— YOUR TASK —
The listing below contains a span that opens with the line containing "wire [10:0] vy10" and closes with the line containing "circ10 c_e1(.vx(vx10), .vy(vy10), .cx(E1x), .cy(E1y), .o(e1));". Return that span exactly.
MATERIAL FOR THE TASK Block Start
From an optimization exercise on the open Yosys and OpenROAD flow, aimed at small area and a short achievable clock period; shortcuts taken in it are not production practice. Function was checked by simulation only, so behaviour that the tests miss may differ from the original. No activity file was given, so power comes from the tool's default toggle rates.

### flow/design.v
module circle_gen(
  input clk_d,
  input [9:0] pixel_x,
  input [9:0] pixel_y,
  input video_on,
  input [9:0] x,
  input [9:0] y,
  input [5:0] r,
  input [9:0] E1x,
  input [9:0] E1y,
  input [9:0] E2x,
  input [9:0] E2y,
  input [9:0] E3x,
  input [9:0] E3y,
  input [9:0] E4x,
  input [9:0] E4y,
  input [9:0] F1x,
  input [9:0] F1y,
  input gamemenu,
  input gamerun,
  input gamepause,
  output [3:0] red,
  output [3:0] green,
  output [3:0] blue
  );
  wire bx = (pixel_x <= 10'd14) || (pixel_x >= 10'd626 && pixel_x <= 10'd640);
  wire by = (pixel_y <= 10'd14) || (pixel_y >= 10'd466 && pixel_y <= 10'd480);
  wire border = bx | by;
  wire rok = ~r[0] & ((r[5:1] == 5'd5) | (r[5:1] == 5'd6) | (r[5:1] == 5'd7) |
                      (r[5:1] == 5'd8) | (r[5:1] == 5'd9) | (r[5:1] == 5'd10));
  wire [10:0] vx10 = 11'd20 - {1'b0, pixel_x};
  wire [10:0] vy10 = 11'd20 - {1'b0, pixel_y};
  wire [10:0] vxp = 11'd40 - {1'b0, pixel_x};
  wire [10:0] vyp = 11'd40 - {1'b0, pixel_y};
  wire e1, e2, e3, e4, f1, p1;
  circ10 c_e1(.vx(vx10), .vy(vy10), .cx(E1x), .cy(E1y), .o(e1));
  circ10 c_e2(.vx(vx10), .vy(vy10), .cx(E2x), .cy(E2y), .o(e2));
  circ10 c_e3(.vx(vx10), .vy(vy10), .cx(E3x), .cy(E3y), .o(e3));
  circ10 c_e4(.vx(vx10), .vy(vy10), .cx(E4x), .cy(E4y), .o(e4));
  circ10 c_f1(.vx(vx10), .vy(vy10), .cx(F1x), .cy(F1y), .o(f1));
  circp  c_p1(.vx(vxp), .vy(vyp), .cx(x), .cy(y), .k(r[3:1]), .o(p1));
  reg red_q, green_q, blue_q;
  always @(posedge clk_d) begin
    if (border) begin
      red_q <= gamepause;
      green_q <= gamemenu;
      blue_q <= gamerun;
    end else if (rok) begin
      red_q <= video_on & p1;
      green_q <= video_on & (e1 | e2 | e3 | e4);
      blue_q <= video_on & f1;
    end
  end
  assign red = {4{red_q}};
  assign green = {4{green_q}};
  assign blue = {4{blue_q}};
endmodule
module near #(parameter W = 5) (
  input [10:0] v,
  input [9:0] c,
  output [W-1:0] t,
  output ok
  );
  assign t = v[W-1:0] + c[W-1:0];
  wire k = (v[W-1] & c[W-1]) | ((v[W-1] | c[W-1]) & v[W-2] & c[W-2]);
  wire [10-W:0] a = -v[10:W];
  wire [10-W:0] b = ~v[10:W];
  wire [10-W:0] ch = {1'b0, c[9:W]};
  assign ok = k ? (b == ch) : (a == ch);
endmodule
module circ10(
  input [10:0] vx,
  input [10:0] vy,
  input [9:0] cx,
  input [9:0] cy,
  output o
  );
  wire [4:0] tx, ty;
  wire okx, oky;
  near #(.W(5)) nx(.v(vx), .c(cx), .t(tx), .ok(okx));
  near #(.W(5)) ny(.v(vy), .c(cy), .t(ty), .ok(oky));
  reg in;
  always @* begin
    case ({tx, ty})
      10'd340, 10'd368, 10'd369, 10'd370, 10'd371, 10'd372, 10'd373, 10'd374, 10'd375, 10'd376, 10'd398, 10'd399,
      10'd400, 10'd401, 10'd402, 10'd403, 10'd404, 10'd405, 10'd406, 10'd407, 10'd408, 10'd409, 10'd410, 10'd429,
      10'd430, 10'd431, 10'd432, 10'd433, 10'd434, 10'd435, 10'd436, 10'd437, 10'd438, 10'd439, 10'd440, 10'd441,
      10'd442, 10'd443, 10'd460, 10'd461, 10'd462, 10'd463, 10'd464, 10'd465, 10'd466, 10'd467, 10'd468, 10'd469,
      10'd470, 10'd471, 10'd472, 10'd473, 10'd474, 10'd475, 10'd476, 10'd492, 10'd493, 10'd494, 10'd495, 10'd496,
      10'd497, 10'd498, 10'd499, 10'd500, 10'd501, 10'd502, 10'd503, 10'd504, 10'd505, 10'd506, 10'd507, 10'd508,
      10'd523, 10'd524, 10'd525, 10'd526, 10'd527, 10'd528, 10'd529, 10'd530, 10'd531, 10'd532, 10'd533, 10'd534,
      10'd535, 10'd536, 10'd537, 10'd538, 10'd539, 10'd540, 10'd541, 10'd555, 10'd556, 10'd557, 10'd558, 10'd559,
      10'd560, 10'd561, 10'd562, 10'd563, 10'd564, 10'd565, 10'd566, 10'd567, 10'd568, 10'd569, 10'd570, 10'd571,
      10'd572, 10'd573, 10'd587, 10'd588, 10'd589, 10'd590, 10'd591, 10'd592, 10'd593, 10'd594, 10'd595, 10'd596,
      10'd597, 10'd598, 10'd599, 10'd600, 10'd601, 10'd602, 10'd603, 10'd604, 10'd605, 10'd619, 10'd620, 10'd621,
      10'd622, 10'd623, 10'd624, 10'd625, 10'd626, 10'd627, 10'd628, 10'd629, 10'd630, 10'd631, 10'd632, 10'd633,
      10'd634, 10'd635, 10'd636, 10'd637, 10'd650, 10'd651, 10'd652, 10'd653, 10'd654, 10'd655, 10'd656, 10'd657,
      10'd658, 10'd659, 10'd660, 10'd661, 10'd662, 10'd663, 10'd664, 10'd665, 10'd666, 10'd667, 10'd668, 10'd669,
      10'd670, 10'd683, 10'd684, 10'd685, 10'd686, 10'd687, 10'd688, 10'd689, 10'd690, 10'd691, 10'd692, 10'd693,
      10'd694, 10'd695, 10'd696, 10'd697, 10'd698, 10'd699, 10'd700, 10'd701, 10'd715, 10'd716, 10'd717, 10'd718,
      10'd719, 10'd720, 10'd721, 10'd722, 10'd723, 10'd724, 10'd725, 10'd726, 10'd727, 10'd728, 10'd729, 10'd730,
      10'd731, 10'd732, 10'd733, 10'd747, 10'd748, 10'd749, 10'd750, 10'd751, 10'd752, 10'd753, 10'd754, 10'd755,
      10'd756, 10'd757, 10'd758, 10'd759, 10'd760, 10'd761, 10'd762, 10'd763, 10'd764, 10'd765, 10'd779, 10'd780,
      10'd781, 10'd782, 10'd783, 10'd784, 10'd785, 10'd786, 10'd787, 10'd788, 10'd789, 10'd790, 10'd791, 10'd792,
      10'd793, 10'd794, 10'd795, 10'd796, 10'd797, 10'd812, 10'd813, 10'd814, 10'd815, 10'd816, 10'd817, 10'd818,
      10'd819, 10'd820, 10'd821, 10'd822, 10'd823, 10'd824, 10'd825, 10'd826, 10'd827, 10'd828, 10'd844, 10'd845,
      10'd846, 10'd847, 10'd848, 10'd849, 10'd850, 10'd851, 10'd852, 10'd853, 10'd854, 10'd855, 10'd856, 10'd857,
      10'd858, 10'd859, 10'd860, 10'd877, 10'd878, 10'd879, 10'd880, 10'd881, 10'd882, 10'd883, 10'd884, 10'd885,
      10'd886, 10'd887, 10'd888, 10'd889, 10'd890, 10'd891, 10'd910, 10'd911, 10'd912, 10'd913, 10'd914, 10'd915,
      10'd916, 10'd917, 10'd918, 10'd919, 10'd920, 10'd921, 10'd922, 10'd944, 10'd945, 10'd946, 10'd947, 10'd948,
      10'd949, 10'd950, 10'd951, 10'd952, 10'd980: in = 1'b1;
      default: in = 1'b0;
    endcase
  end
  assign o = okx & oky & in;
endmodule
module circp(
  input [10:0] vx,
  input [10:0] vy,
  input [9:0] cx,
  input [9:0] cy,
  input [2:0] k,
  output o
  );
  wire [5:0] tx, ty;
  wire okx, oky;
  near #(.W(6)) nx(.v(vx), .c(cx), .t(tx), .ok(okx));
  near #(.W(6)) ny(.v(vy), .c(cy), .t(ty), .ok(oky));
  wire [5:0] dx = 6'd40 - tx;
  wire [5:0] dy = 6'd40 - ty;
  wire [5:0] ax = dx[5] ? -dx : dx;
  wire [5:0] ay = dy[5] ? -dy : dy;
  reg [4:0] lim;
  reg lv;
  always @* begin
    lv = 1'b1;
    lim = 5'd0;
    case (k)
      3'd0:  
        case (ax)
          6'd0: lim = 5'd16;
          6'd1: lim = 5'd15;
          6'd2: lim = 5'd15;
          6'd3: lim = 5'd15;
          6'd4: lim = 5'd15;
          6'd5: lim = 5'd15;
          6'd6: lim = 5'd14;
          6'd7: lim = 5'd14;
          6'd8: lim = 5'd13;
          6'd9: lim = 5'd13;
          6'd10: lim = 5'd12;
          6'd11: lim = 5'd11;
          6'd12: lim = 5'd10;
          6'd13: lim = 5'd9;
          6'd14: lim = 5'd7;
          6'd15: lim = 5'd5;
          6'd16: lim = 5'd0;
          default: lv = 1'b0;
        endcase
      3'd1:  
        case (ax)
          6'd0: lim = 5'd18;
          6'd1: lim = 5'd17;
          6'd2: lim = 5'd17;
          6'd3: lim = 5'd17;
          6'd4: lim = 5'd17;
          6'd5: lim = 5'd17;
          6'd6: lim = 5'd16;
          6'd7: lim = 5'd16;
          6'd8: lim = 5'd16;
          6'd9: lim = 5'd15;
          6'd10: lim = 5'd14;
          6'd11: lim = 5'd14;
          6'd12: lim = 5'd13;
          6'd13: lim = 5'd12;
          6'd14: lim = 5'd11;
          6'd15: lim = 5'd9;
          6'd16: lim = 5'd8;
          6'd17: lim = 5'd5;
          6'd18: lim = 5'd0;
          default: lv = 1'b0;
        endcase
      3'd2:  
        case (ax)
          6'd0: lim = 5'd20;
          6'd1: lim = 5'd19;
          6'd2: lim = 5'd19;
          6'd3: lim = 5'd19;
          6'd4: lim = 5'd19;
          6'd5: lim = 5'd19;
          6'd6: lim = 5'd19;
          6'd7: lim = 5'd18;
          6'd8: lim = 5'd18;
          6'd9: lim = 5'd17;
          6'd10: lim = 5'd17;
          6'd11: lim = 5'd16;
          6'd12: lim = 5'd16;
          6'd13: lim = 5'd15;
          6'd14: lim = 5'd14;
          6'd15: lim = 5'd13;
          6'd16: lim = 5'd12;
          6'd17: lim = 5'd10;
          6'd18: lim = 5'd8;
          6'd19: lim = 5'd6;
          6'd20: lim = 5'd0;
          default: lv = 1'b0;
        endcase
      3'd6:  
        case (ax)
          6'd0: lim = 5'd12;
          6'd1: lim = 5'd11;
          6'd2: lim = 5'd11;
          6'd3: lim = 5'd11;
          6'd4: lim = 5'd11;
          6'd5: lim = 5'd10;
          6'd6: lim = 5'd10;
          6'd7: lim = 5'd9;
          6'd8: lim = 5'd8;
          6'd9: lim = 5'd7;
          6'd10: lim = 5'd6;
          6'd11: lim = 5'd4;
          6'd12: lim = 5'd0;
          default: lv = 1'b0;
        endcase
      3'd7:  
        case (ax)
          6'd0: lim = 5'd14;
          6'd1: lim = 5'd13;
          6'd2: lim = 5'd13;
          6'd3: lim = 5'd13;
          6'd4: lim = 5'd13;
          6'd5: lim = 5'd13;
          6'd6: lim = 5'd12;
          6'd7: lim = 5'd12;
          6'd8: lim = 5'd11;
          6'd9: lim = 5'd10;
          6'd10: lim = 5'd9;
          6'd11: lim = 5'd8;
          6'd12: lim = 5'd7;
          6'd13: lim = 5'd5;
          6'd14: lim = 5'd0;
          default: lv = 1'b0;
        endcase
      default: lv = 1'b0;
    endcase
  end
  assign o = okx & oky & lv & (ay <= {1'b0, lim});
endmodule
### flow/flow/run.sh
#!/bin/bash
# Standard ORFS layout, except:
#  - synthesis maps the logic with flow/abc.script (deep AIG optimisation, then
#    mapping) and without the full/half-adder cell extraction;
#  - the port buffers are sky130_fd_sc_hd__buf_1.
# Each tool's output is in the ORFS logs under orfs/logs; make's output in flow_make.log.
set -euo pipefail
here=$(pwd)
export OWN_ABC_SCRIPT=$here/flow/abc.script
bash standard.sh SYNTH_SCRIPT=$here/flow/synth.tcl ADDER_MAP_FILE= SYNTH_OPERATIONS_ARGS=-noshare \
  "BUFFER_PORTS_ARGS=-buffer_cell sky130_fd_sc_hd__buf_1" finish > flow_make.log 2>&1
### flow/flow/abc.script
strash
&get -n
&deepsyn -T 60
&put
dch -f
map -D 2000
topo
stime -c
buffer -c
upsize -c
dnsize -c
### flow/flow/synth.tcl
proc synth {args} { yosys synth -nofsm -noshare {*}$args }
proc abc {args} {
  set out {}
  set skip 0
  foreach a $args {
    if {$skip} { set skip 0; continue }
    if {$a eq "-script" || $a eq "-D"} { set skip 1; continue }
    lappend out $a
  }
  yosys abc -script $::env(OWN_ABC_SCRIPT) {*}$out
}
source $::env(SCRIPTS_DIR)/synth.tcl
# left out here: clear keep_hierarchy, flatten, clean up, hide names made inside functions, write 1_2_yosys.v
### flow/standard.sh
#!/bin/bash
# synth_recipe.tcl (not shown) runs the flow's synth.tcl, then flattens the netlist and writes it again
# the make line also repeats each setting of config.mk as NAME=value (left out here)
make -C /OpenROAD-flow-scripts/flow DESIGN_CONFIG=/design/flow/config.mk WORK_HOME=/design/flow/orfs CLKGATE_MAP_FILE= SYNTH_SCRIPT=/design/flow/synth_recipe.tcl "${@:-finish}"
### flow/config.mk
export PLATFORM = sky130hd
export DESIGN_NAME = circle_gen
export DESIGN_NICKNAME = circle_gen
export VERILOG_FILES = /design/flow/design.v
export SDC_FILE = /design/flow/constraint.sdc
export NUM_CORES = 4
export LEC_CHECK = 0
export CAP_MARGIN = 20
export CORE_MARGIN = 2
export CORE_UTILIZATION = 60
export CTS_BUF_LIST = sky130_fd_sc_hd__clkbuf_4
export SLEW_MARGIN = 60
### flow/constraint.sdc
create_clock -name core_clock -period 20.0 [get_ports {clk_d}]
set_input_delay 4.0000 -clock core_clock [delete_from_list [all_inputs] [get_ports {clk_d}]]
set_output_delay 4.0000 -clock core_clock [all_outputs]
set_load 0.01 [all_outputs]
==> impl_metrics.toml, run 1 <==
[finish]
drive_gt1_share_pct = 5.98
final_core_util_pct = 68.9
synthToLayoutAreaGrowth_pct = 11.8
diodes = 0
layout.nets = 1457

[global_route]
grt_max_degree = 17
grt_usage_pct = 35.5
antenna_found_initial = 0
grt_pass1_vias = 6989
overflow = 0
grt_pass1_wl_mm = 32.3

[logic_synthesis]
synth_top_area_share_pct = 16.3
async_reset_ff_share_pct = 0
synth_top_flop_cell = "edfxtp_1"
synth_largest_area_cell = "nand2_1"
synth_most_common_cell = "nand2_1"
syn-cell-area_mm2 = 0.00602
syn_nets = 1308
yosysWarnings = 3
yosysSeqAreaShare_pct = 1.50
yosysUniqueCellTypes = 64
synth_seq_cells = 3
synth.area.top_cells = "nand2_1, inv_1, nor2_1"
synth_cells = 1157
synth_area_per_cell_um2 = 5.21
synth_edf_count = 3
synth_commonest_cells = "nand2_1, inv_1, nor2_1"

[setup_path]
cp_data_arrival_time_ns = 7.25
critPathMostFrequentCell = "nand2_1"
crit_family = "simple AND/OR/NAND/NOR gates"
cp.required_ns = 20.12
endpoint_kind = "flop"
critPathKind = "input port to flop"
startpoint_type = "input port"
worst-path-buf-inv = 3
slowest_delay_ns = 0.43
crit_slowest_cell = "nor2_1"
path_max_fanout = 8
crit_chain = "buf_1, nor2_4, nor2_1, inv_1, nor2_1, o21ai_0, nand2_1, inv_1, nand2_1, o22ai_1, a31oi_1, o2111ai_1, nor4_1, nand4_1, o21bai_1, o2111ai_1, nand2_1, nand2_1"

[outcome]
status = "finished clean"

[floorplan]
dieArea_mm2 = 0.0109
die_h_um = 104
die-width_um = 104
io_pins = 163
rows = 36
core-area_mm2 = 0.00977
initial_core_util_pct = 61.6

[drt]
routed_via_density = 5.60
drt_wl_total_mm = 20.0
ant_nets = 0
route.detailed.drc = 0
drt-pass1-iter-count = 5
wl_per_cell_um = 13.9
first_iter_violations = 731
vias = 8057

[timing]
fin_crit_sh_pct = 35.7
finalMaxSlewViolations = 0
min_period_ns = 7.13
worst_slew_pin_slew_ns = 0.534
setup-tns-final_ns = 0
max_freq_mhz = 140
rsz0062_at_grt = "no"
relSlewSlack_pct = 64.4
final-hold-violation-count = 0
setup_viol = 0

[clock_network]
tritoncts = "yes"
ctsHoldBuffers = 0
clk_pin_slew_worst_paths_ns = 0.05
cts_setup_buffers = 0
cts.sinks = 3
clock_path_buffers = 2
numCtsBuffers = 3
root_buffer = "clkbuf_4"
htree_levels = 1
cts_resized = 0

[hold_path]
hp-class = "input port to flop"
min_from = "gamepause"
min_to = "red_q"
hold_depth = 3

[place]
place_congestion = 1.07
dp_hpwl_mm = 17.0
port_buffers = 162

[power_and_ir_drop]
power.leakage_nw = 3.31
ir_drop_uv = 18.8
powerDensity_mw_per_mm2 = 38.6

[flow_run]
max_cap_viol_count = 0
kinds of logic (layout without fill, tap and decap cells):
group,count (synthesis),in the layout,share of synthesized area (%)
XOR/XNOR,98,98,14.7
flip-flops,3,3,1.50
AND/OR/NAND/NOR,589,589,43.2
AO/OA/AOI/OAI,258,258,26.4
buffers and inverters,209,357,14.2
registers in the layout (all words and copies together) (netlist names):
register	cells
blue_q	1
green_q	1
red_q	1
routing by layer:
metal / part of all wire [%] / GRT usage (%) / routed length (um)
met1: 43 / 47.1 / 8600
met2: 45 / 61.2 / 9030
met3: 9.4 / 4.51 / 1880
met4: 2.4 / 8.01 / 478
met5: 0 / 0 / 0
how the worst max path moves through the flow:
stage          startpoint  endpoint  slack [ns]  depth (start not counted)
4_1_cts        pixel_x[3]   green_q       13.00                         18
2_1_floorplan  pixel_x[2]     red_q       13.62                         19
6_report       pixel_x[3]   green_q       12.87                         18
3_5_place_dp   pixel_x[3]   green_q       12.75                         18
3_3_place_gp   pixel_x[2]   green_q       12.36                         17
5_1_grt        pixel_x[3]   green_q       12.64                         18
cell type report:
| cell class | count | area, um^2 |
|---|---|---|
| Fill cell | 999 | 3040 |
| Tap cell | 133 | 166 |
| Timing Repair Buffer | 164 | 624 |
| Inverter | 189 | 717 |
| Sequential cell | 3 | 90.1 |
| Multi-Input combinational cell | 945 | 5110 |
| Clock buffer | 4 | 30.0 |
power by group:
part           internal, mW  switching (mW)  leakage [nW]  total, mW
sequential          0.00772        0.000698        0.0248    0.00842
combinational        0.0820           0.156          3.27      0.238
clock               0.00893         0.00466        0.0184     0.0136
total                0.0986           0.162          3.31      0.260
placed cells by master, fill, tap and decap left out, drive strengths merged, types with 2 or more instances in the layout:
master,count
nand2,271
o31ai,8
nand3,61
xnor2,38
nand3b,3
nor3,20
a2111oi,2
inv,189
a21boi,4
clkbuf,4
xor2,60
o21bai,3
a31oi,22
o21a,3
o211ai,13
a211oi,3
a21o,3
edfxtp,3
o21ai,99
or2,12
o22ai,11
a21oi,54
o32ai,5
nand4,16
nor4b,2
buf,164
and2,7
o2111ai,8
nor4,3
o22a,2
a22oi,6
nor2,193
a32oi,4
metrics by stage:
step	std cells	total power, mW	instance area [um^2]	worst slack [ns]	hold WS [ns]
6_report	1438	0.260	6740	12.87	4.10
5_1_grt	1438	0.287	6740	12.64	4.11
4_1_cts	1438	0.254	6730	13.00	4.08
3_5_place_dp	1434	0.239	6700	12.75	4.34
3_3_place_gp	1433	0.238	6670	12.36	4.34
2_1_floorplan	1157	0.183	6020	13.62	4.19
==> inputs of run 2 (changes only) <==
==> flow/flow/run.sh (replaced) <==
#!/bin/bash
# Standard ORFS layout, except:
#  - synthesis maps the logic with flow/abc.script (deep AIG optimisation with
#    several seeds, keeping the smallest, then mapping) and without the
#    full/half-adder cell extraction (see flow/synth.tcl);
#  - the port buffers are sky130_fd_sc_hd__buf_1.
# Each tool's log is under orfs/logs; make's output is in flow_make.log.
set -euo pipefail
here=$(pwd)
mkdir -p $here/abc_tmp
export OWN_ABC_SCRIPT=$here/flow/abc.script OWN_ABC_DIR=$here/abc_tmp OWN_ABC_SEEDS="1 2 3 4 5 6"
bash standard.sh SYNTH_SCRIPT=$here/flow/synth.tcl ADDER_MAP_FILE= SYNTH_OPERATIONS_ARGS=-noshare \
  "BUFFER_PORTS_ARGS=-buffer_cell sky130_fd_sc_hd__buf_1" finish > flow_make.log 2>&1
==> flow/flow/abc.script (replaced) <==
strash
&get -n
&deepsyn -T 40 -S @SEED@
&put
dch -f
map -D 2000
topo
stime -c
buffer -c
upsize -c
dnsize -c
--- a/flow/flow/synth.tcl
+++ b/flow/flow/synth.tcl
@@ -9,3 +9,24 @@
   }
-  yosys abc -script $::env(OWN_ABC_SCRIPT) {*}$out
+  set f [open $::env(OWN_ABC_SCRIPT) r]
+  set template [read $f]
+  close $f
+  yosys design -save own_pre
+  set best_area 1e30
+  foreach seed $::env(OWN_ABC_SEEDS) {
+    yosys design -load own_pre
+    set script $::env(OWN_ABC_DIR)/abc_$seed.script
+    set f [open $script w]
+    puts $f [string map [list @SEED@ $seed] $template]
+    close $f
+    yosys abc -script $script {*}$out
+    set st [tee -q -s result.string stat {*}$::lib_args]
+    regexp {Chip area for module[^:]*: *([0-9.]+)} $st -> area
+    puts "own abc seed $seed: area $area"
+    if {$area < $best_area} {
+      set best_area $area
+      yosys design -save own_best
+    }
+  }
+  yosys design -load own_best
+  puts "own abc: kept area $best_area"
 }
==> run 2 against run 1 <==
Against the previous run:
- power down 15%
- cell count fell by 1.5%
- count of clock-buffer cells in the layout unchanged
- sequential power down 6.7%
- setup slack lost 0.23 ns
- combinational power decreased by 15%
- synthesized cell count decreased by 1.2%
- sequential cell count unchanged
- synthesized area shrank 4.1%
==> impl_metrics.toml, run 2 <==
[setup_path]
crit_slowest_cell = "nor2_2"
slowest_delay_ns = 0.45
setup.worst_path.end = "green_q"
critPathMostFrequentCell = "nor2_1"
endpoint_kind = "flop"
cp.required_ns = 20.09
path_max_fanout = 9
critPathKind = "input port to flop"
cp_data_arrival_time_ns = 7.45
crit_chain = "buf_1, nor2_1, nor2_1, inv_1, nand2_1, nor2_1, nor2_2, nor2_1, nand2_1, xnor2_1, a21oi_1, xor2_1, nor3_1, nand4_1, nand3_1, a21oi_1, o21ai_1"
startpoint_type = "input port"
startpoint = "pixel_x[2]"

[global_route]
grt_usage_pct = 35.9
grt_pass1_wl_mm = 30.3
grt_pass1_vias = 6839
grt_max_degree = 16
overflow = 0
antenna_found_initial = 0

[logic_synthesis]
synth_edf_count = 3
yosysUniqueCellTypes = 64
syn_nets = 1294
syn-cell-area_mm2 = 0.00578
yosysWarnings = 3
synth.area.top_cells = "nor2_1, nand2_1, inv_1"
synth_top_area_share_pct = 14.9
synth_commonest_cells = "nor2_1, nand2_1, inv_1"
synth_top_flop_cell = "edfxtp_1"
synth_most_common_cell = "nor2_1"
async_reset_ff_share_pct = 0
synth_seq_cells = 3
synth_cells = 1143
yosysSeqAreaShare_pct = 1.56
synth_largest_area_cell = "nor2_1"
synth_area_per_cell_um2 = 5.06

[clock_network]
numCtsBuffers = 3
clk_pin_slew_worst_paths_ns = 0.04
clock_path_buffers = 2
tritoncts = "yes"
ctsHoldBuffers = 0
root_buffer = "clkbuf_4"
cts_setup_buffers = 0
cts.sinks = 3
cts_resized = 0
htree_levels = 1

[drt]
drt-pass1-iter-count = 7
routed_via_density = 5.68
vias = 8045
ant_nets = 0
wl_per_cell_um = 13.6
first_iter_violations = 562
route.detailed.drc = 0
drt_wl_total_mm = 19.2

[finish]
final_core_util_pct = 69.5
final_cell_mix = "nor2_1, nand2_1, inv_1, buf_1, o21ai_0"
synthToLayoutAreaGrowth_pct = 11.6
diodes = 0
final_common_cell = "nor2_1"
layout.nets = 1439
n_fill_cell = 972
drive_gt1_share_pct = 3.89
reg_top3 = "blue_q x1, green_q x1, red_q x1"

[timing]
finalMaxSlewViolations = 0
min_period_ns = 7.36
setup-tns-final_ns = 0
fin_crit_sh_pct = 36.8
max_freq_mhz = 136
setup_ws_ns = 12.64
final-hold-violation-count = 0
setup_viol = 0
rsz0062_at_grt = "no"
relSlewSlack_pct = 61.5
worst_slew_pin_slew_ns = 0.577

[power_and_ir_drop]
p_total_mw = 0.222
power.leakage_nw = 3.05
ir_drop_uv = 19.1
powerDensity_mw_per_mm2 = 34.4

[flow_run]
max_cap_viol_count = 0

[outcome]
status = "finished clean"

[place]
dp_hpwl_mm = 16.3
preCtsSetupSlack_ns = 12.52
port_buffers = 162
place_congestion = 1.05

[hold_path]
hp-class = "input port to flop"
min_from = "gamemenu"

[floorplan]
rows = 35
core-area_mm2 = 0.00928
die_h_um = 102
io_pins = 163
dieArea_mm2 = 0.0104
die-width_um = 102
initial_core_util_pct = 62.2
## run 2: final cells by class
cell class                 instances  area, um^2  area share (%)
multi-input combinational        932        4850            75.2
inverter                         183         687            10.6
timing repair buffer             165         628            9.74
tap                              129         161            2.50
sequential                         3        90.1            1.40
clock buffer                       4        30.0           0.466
MATERIAL FOR THE TASK Block End
— OUTPUT OF THE TASK —
  wire [10:0] vy10 = 11'd20 - {1'b0, pixel_y};
  wire [10:0] vxp = 11'd40 - {1'b0, pixel_x};
  wire [10:0] vyp = 11'd40 - {1'b0, pixel_y};
  wire e1, e2, e3, e4, f1, p1;
  circ10 c_e1(.vx(vx10), .vy(vy10), .cx(E1x), .cy(E1y), .o(e1));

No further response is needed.